Nothing outside the stretch is wanted. Repeat exactly the lines of the listing below from the one that contains "package sys_pkg;" through the one that contains "localparam logic [7:0] reg_ticks_mid", both ends included.

DATASET:
+ + +

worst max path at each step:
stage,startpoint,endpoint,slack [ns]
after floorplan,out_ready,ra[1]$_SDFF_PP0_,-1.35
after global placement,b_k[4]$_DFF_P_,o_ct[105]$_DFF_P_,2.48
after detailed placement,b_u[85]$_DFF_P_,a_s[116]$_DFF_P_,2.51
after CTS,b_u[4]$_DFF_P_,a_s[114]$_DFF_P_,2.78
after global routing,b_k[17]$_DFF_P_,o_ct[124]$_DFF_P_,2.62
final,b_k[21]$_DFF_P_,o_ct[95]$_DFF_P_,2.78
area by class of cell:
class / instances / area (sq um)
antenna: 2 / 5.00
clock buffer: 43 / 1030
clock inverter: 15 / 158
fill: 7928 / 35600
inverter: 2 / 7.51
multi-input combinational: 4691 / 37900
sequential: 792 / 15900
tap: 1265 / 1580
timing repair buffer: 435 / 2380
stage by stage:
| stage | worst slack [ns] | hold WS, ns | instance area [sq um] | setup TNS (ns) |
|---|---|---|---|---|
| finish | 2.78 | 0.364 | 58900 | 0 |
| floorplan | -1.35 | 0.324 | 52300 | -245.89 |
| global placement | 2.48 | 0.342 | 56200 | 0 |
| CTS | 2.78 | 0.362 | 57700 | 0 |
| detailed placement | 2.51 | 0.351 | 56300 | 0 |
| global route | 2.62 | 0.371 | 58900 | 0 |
What follows belongs to an exercise in optimizing a design on an open flow for small area; a production flow would make more cautious choices.
In this exercise RTL edits were held to simulation tests only and were not proved equivalent to the original.
Power is estimated from default activity; no workload was simulated.

$ cat flow/flow/run.sh
#!/bin/bash
# Standard ORFS layout with two changes: ports are buffered with the
# smallest buffer, and clock tree synthesis inserts no dummy loads.
set -euo pipefail
export BUFFER_PORTS_ARGS="-buffer_cell sky130_fd_sc_hd__buf_1"
export CTS_ARGS="-sink_clustering_enable -repair_clock_nets -dont_use_dummy_load -buf_list sky130_fd_sc_hd__clkbuf_16 -sink_clustering_size 25 -sink_clustering_max_diameter 80"
bash standard.sh synth > synth.log 2>&1
bash standard.sh floorplan > floorplan.log 2>&1
bash standard.sh place > place.log 2>&1
bash standard.sh cts > cts.log 2>&1
bash standard.sh finish > finish.log 2>&1
$ cat flow/standard.sh
#!/bin/bash
# synth_recipe.tcl (not shown) runs the flow's synth.tcl, then flattens the netlist and writes it again
# the make line also repeats each setting of config.mk as NAME=value (left out here)
make -C /OpenROAD-flow-scripts/flow DESIGN_CONFIG=/design/flow/config.mk WORK_HOME=/design/flow/orfs CLKGATE_MAP_FILE= SYNTH_SCRIPT=/design/flow/synth_recipe.tcl "${@:-finish}"
$ cat flow/config.mk
export PLATFORM = sky130hd
export DESIGN_NAME = sys_periph
export DESIGN_NICKNAME = sys_periph
export VERILOG_FILES = /design/flow/design.v
export SDC_FILE = /design/flow/constraint.sdc
export NUM_CORES = 4
export LEC_CHECK = 0
export CAP_MARGIN = 20
export CORE_MARGIN = 2
export CORE_UTILIZATION = 40
export CTS_BUF_LIST = sky130_fd_sc_hd__clkbuf_16
export CTS_CLUSTER_DIAMETER = 80
export CTS_CLUSTER_SIZE = 25
export SLEW_MARGIN = 20
$ cat flow/constraint.sdc
create_clock -name core_clock -period 10.0 [get_ports {sys_clk}]
set_input_delay 2.0000 -clock core_clock [delete_from_list [all_inputs] [get_ports {sys_clk}]]
set_output_delay 2.0000 -clock core_clock [all_outputs]
set_load 0.01 [all_outputs]
$ cat flow/design.v
package sys_pkg;
   localparam int num_timers  = 8;                     
   localparam int timer_w     = 20;
   localparam int timer_idx_w = $clog2(num_timers);
   localparam logic [7:0] reg_cpu_speed    = 8'h00;
   localparam logic [7:0] reg_timer_index  = 8'h01;
   localparam logic [7:0] reg_ticks_lo     = 8'h02;
   localparam logic [7:0] reg_ticks_mid    = 8'h03;
   localparam logic [7:0] reg_ticks_hi     = 8'h04;
   localparam logic [7:0] reg_timer_load   = 8'h05;
   localparam logic [7:0] reg_timer_enable = 8'h06;
   localparam logic [7:0] reg_irq          = 8'h07;   
   localparam logic [7:0] reg_uart_status  = 8'h08;
   localparam logic [7:0] reg_uart_data    = 8'h09;
   localparam int speed_w    = 3;
   localparam int throttle_w = 5;
   localparam int uart_clks_per_bit = 16;              
   localparam int uart_cnt_w        = $clog2(uart_clks_per_bit);
endpackage
`timescale 1ns/100ps
module sys_regs (
   input  logic                               sys_clk,
   input  logic                               reset_n,
   input  logic                               bus_sel,
   input  logic                               bus_wr_en,
   input  logic                               bus_rd_req,
   input  logic [7:0]                         bus_addr,
   input  logic [7:0]                         bus_wr_data,
   output logic [7:0]                         bus_rd_data,
   output logic                               bus_ready,
   output logic                               rst,
   output logic [7:0]                         wd,
   output logic [sys_pkg::speed_w-1:0]        cpu_speed,
   output logic [sys_pkg::num_timers-1:0]     we_lo,
   output logic [sys_pkg::num_timers-1:0]     we_mid,
   output logic [sys_pkg::num_timers-1:0]     we_hi,
   output logic [sys_pkg::num_timers-1:0]     we_en,
   output logic [sys_pkg::num_timers-1:0]     timer_load,
   output logic [sys_pkg::num_timers-1:0]     timer_ack,
   input  logic [sys_pkg::num_timers-1:0][sys_pkg::timer_w-1:0] timer_value,
   input  logic [sys_pkg::num_timers-1:0]     timer_enable,
   input  logic [sys_pkg::num_timers-1:0]     timer_irq,
   output logic                               tx_start,
   input  logic                               tx_busy,
   output logic                               rx_pop,
   input  logic [7:0]                         rx_data,
   input  logic                               rx_avail,
   input  logic                               rx_wait
);
   localparam int nt = sys_pkg::num_timers;
   localparam int tw = sys_pkg::timer_w;
   logic                            wr;
   logic                            hi0;
   logic [9:0]                      a;
   logic [sys_pkg::timer_idx_w-1:0] timer_index;
   logic [nt-1:0]                   idx;        
   logic [nt-1:0]                   idx_d;
   logic [tw-1:0]                   cnt;
   logic                            en_sel;
   logic [7:0]                      rd;
   logic                            rd_req_q;
   logic                            rd_rise;
   logic                            rd_active;
   logic                            rd_settle;
   assign rst = !reset_n;
   assign wd  = bus_wr_data & {8{reset_n}};
   assign wr  = bus_sel & bus_wr_en;
   assign hi0 = bus_addr[7:4] == 4'h0;
   for (genvar k = 0; k < 10; k++) begin : gen_addr
      assign a[k] = hi0 && bus_addr[3:0] == 4'(k);
   end
   for (genvar i = 0; i < nt; i++) begin : gen_idx
      assign idx_d[i]      = rst ? (i == 0) : bus_wr_data[sys_pkg::timer_idx_w-1:0] == 3'(i);
      assign we_lo[i]      = rst | (wr & a[2] & idx[i]);
      assign we_mid[i]     = rst | (wr & a[3] & idx[i]);
      assign we_hi[i]      = rst | (wr & a[4] & idx[i]);
      assign we_en[i]      = rst | (wr & a[6] & idx[i]);
      assign timer_load[i] = wr & a[5] & idx[i];
      assign timer_ack[i]  = wr & a[7] & idx[i];
   end
   always_ff @(posedge sys_clk) begin
      if (rst | (wr & a[0])) cpu_speed   <= wd[sys_pkg::speed_w-1:0];
      if (rst | (wr & a[1])) idx         <= idx_d;
   end
   assign tx_start = wr & a[9] & !tx_busy;   
   always_comb begin
      timer_index = '0;
      for (int i = 0; i < nt; i++) begin
         timer_index = timer_index | ({sys_pkg::timer_idx_w{idx[i]}} & sys_pkg::timer_idx_w'(i));
      end
   end
   always_comb begin
      cnt    = '0;
      en_sel = 1'b0;
      for (int i = 0; i < nt; i++) begin
         cnt    = cnt | (timer_value[i] & {tw{idx[i]}});
         en_sel = en_sel | (timer_enable[i] & idx[i]);
      end
   end
   always_comb begin
      rd = 8'h00;
      for (int i = 0; i < nt; i++) begin
         rd[i] = a[7] & timer_irq[nt-1-i];    
      end
      rd = rd | ({8{a[0]}} & 8'(cpu_speed))
              | ({8{a[1]}} & 8'(timer_index))
              | ({8{a[2]}} & cnt[7:0])
              | ({8{a[3]}} & cnt[15:8])
              | ({8{a[4]}} & 8'(cnt[tw-1:16]))
              | ({8{a[6]}} & 8'(en_sel))
              | ({8{a[8]}} & {6'b0, tx_busy, rx_avail})
              | ({8{a[9]}} & rx_data);
   end
   always_ff @(posedge sys_clk) begin
      bus_rd_data <= rd;
   end
   assign rd_rise = bus_sel & bus_rd_req & ~rd_req_q;
   always_ff @(posedge sys_clk) begin
      if (rst) begin
         rd_req_q  <= 1'b0;
         rd_active <= 1'b0;
         rd_settle <= 1'b0;
         rx_pop    <= 1'b0;
      end else begin
         rd_req_q <= bus_rd_req;
         rx_pop   <= rd_rise && a[9];
         if (rd_rise) begin
            rd_active <= 1'b1;
            rd_settle <= 1'b1;
         end else if (rd_active) begin
            rd_settle <= 1'b0;
            if (!rd_settle && !rx_pop && !rx_wait) begin
               rd_active <= 1'b0;    
            end
         end
      end
   end
   assign bus_ready = ~rd_active;
endmodule
`timescale 1ns/100ps
module sys_timer (
   input  logic                        sys_clk,
   input  logic                        rst,
   input  logic                        we_lo,
   input  logic                        we_mid,
   input  logic                        we_hi,
   input  logic                        we_en,
   input  logic                        load,
   input  logic                        ack,
   input  logic [7:0]                  wd,
   output logic [sys_pkg::timer_w-1:0] value,
   output logic                        enable,
   output logic                        irq
);
   localparam int w = sys_pkg::timer_w;
   logic [w-1:0] limit;
   logic [w:0]   carry;
   logic         terminal;
   logic         clr;
   always_ff @(posedge sys_clk) begin
      if (we_lo)  limit[7:0]   <= wd;
      if (we_mid) limit[15:8]  <= wd;
      if (we_hi)  limit[w-1:16] <= wd[w-17:0];
      if (we_en)  enable       <= wd[0];
   end
   assign terminal = enable && !load && value == limit;
   assign clr      = rst | load | terminal;
   assign carry[0] = enable;
   for (genvar i = 0; i < w; i++) begin : gen_carry
      assign carry[i+1] = carry[i] & value[i];
   end
   always_ff @(posedge sys_clk) begin
      value <= clr ? '0 : value ^ carry[w-1:0];
   end
   always_ff @(posedge sys_clk) begin
      irq <= !rst && (terminal || (irq && !ack));
   end
endmodule
`timescale 1ns/100ps
module cpu_throttle (
   input  logic                        sys_clk,
   input  logic                        rst,
   input  logic [sys_pkg::speed_w-1:0] speed,
   output logic                        clk_en
);
   logic [sys_pkg::throttle_w-1:0] div_cnt;
   logic [sys_pkg::throttle_w-1:0] phase;
   logic                           sel_phase;
   logic                           sel_phase_q;
   always_ff @(posedge sys_clk) begin
      if (rst) begin
         div_cnt <= '0;
      end else begin
         div_cnt <= div_cnt + 1'b1;
      end
   end
   assign phase = ~div_cnt;
   always_comb begin
      case (speed)
         3'd0:    sel_phase = 1'b1;
         3'd1:    sel_phase = phase[0];
         3'd2:    sel_phase = phase[1];
         3'd3:    sel_phase = phase[2];
         3'd4:    sel_phase = phase[3];
         default: sel_phase = phase[4];     
      endcase
   end
   always_ff @(posedge sys_clk) begin
      if (rst) begin
         sel_phase_q <= 1'b0;
         clk_en      <= 1'b1;
      end else begin
         sel_phase_q <= sel_phase;
         clk_en      <= (speed == '0) | (sel_phase & ~sel_phase_q);
      end
   end
endmodule
`timescale 1ns/100ps
module uart (
   input  logic       sys_clk,
   input  logic       rst,
   input  logic       rx,
   output logic       tx,
   input  logic [7:0] tx_data,
   input  logic       tx_start,
   output logic       tx_busy,
   output logic [7:0] rx_data,
   output logic       rx_avail,
   input  logic       rx_pop,
   output logic       rx_wait
);
   logic [10:0] tx_shift;
   logic [3:0]  tx_cnt;      
   assign tx      = tx_shift[0];
   assign tx_busy = tx_shift[1] | tx_shift[2] | tx_shift[4] | tx_shift[6] |
                    tx_shift[8] | tx_shift[10];
   always_ff @(posedge sys_clk) begin
      if (rst) begin
         tx_shift <= 11'd1;
      end else if (tx_start || (tx_busy && tx_cnt == 4'd15)) begin
         tx_shift <= {1'b0, tx_shift[10:1]} | ({11{tx_start}} & {2'b11, tx_data, 1'b0});
      end
   end
   always_ff @(posedge sys_clk) begin
      tx_cnt <= {4{tx_busy}} & (tx_cnt + 1'b1);
   end
   logic [1:0] rx_sync;
   logic       rx_s;
   logic       rx_busy;
   logic       rx_first;     
   logic [3:0] rx_cnt;
   logic [8:0] rx_shift;
   logic       tick;
   logic       store;
   assign rx_s  = rx_sync[1];
   assign tick  = rx_cnt == 4'd15;
   assign store = !rst && rx_busy && tick && !rx_first && rx_shift[0] && rx_s;
   always_ff @(posedge sys_clk) begin
      if (rst) begin
         rx_sync  <= 2'b11;
         rx_busy  <= 1'b0;
         rx_avail <= 1'b0;
         rx_wait  <= 1'b0;
      end else begin
         rx_sync <= {rx_sync[0], rx};
         rx_wait <= rx_pop;
         if (!rx_busy) begin
            rx_busy <= !rx_s;
         end else if (tick && (rx_first ? rx_s : rx_shift[0])) begin
            rx_busy <= 1'b0;
         end
         rx_avail <= store || (rx_avail && !rx_pop);
      end
   end
   always_ff @(posedge sys_clk) begin
      if (!rx_busy) begin
         rx_cnt   <= 4'd8;
         rx_first <= 1'b1;
         rx_shift <= 9'h100;
      end else begin
         rx_cnt <= rx_cnt + 1'b1;
         if (tick) begin
            rx_first <= 1'b0;
            if (!rx_first) rx_shift <= {rx_s, rx_shift[8:1]};
         end
      end
   end
   always_ff @(posedge sys_clk) begin
      if (store) rx_data <= rx_shift[8:1];
   end
endmodule
`timescale 1ns/100ps
module sys_periph (
   input  logic       sys_clk,
   input  logic       reset_n,
   input  logic       bus_sel,
   input  logic       bus_wr_en,
   input  logic       bus_rd_req,
   input  logic [7:0] bus_addr,
   input  logic [7:0] bus_wr_data,
   output logic [7:0] bus_rd_data,
   output logic       bus_ready,
   input  logic       uart_rx,
   output logic       uart_tx,
   output logic       cpu_clk_en,
   output logic       irq_n
);
   localparam int nt = sys_pkg::num_timers;
   logic                           rst;
   logic [7:0]                     wd;
   logic [sys_pkg::speed_w-1:0]    cpu_speed;
   logic [nt-1:0]                  we_lo;
   logic [nt-1:0]                  we_mid;
   logic [nt-1:0]                  we_hi;
   logic [nt-1:0]                  we_en;
   logic [nt-1:0]                  timer_enable;
   logic [nt-1:0]                  timer_load;
   logic [nt-1:0]                  timer_ack;
   logic [nt-1:0]                  timer_irq;
   logic [nt-1:0][sys_pkg::timer_w-1:0] timer_value;
   logic                           tx_start;
   logic                           tx_busy;
   logic                           rx_pop;
   logic [7:0]                     rx_data;
   logic                           rx_avail;
   logic                           rx_wait;
   sys_regs regs0 (
      .sys_clk      (sys_clk),
      .reset_n      (reset_n),
      .bus_sel      (bus_sel),
      .bus_wr_en    (bus_wr_en),
      .bus_rd_req   (bus_rd_req),
      .bus_addr     (bus_addr),
      .bus_wr_data  (bus_wr_data),
      .bus_rd_data  (bus_rd_data),
      .bus_ready    (bus_ready),
      .rst          (rst),
      .wd           (wd),
      .cpu_speed    (cpu_speed),
      .we_lo        (we_lo),
      .we_mid       (we_mid),
      .we_hi        (we_hi),
      .we_en        (we_en),
      .timer_load   (timer_load),
      .timer_ack    (timer_ack),
      .timer_value  (timer_value),
      .timer_enable (timer_enable),
      .timer_irq    (timer_irq),
      .tx_start     (tx_start),
      .tx_busy      (tx_busy),
      .rx_pop       (rx_pop),
      .rx_data      (rx_data),
      .rx_avail     (rx_avail),
      .rx_wait      (rx_wait)
   );
   for (genvar i = 0; i < nt; i++) begin : gen_timers
      sys_timer timer0 (
         .sys_clk (sys_clk),
         .rst     (rst),
         .we_lo   (we_lo[i]),
         .we_mid  (we_mid[i]),
         .we_hi   (we_hi[i]),
         .we_en   (we_en[i]),
         .load    (timer_load[i]),
         .ack     (timer_ack[i]),
         .wd      (wd),
         .value   (timer_value[i]),
         .enable  (timer_enable[i]),
         .irq     (timer_irq[i])
      );
   end
   cpu_throttle throttle0 (
      .sys_clk (sys_clk),
      .rst     (rst),
      .speed   (cpu_speed),
      .clk_en  (cpu_clk_en)
   );
   uart uart0 (
      .sys_clk  (sys_clk),
      .rst      (rst),
      .rx       (uart_rx),
      .tx       (uart_tx),
      .tx_data  (bus_wr_data),
      .tx_start (tx_start),
      .tx_busy  (tx_busy),
      .rx_data  (rx_data),
      .rx_avail (rx_avail),
      .rx_pop   (rx_pop),
      .rx_wait  (rx_wait)
   );
   assign irq_n = ~|timer_irq;    
endmodule
==> flow_summary_export.csv, run 1 <==
group,metric,value,unit
run_status,outcome,"complete, no violations",
cts,clk_latency,0.58,ns
finish,finalInstanceArea,0.0191,sq mm
synthesis,synth_warnings,4,
cts,cts-root-buf,"clkbuf_16",
setup_path,crit_slowest_cell,"nor4_4",
detailed_routing,drt_wl_total,48500,microns
sta,slew-limit-headroom,0.236,
synthesis,synth_fp_nets,1639,
floorplanning,row_count,77,
global_routing,grt-ovfl-total,0,
synthesis,ys_ff_latch,408,
global_routing,grt_max_degree,77,
synthesis,ys_seq_area_frac,0.565,
min_path,hold_class,"flop to flop",
finish,drive_above_1_share,0.0421,
setup_path,crit_arrival,4.72,ns
cts,cts_buffers,24,
global_routing,top_usage_layer,"met2",
finish,diodes,0,
detailed_routing,vias_per_cell,5.53,
cts,cts_resized,0,
sta,holdWs,0.421,ns
sta,worst_slew_pin_slew,1.15,ns
finish,finalNonFillerCells,2066,
min_path,min_path_cells,1,
synthesis,yosys.cell_types.count,57,
setup_path,reg2regPathDepth,21,
floorplanning,die-height,215,microns
finish,nFillCells,4075,
power_and_ir_drop,finalPower,3.01,mW
setup_path,regToRegEndpoint,"gen_timers[5].timer0.value[19]",
finish,fin_util,0.435,
finish,multi_input_area,0.00745,sq mm
synthesis,synth_edf_count,187,
setup_path,worstPathCellList,"buf_1 -> nor4_4 -> nand3b_2 -> nor4_4 -> nand2_1 -> nand2_1",
detailed_routing,drt_iter0_markers,1122,
cts,cts.sinks,408,
setup_path,endpoint_kind,"flop",
cts,ctsHoldBuffers,0,
floorplanning,fp.dieW,215,microns
global_routing,use_met1,0.285,
synthesis,synthCells,1462,
floorplanning,ioPinCount,34,
sta,hold_viol,0,
floorplanning,dieArea,0.0461,sq mm
setup_path,critPathRequiredTime,10.22,ns
detailed_routing,wl_per_cell,23.5,microns
finish,seqCellArea,0.0100,sq mm
synthesis,async_flop_share,0,
floorplanning,core_area,0.0440,sq mm
cts,cts_buffer_depth,3,
synthesis,ys.flop_type,"dfxtp_1",
synthesis,yosys.area.top_type_share,0.316,
power_and_ir_drop,p_leak,7.62,nW
placement,dpl.hpwl,35500,microns
finish,fin_nets,1653,
detailed_routing,detail-route-antenna-nets,0,
sta,finalMaxSlewViolations,0,
placement,io_buffer_count,33,
detailed_routing,first_pass_iters,10,
min_path,holdPathEnd,"uart0.rx_sync[1]",
cts,htreeDepth,1,
synthesis,ys_top_cells_by_area,"edfxtp_1 32%, dfxtp_1 25%, ha_1 11%",
setup_path,path_buf_inv,1,
global_routing,globalRouteTotalUtil,0.210,
global_routing,met3_usage,0.0405,
setup_path,rr_startpoint,"gen_timers[5].timer0.enable",
detailed_routing,vias,11434,
synthesis,yosysTopAreaCell,"edfxtp_1",
sta,layout_min_cycle_time,4.50,ns
setup_path,reg2reg_slack,5.50,ns
sta,setup_viol,0,
setup_path,critPathKind,"primary input to flop",
sta,max_freq,222,MHz
sta,setup_tns,0,ns
synthesis,syn_area,0.0178,sq mm
detailed_routing,drc,0,
placement,dp_slack,4.98,ns
setup_path,start_kind,"primary input",
global_routing,antenna_found_initial,1,
global_routing,grt_pass1_vias,11246,
cts,path_clk_slew,0.09,ns
global_routing,grt_pass1_wl,72600,microns
synthesis,synth_common_cells,"221 x dfxtp_1, 187 x edfxtp_1, 174 x and2_1",
placement,gp_congestion,0.931,
sta,rsz0062_at_grt,"false",
sta,clock_skew,0.0583,ns
setup_path,cp_top_family,"simple AND/OR/NAND/NOR gates",
finish,area_growth,7.67,%
flow_run,cap_violations,0,
power_and_ir_drop,cellPowerDensity,157,mW/mm^2
global_routing,use_met2,0.338,
min_path,min-delay-start,"uart0.rx_sync[0]",
placement,placedInstanceArea,0.0185,sq mm
cts,cts_tree,"built",
sta,timing.final.crit_share,0.450,
power_and_ir_drop,ir_drop,0.000100,V
synthesis,synth.avg_cell_area,12.2,sq um
synthesis,synth.most_common_cell,"dfxtp_1",
cts,postCtsSetupBuffers,0,
sta,finalWorstSetupSlack,5.50,ns
floorplanning,start_util,0.404,
placement,dp_cells,2041,
setup_path,worst_path_largest_cell_delay,0.97,ns
setup_path,worstPathMaxFanout,18,
area by class of cell:
cell class / instances / area share
Tap cell: 592 / 0.0387
Clock buffer: 24 / 0.0314
Inverter: 16 / 0.00314
Timing Repair Buffer: 48 / 0.0128
Sequential cell: 408 / 0.525
Multi-Input combinational cell: 978 / 0.389
worst max path at each step:
stage                                startpoint                             end  slack [ns]  depth (start not counted)
finish                              bus_addr[5]   gen_timers[5].timer0.limit[0]        5.50                          6
global placement                    bus_addr[5]   gen_timers[5].timer0.limit[1]        5.06                          6
CTS                 gen_timers[5].timer0.enable  gen_timers[5].timer0.value[19]        5.50                         21
detailed placement                  bus_addr[5]   gen_timers[5].timer0.limit[1]        4.98                          6
global route        gen_timers[7].timer0.enable  gen_timers[7].timer0.value[19]        5.34                         21
floorplan           gen_timers[4].timer0.enable  gen_timers[4].timer0.value[19]        5.91                         21
power breakdown:
group	switching (mW)	internal (mW)	leakage [nW]	total [mW]
logic	0.124	0.0679	3.74	0.192
registers	0.0490	1.82	3.58	1.87
clock network	0.519	0.426	0.296	0.946
layer usage:
layer,up-vias,share of wire
met4,2,0.037
met2,432,0.45
met3,89,0.073
met1,5617,0.44
met5,-,0.00023
li1,5294,-
worst register-to-register path, stage by stage, from the launching register on:
cell and delay [ns]:
edfxtp_1 0.47, ha_1 0.28, ha_1 0.21, ha_1 0.18, ha_1 0.19, ha_1 0.19, ha_1 0.18, ha_1 0.18
ha_1 0.21, ha_1 0.19, ha_1 0.18, ha_1 0.18, ha_1 0.20, ha_1 0.19, ha_1 0.18, ha_1 0.18
ha_1 0.18, ha_1 0.18, ha_1 0.18, ha_1 0.19, xor2_1 0.14, and2_1 0.15
kinds of logic (layout without fill, tap and decap cells):
family	Yosys count	in the layout	share of synthesized area
AND/OR/NAND/NOR	466	466	0.150
flip-flops	408	408	0.565
AO/OA/AOI/OAI	180	180	0.0715
XOR/XNOR	175	175	0.0862
adder cells (fa/ha/maj)	155	155	0.109
buffers and inverters	76	88	0.0173
multiplexers	2	2	0.00120
state kept, by name, summed over array words and instances, names as in the netlist, 3 cells and up:
register	cells
gen_timers.timer0.limit	160
gen_timers.timer0.value	160
uart0.tx_shift	11
uart0.rx_shift	9
gen_timers.timer0.enable	8
gen_timers.timer0.irq	8
regs0.bus_rd_data	8
regs0.idx	8
uart0.rx_data	8
throttle0.div_cnt	5
uart0.rx_cnt	4
uart0.tx_cnt	4
regs0.cpu_speed	3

+ + +

OUTPUT BELOW:
package sys_pkg;
   localparam int num_timers  = 8;                     
   localparam int timer_w     = 20;
   localparam int timer_idx_w = $clog2(num_timers);
   localparam logic [7:0] reg_cpu_speed    = 8'h00;
   localparam logic [7:0] reg_timer_index  = 8'h01;
   localparam logic [7:0] reg_ticks_lo     = 8'h02;
   localparam logic [7:0] reg_ticks_mid    = 8'h03;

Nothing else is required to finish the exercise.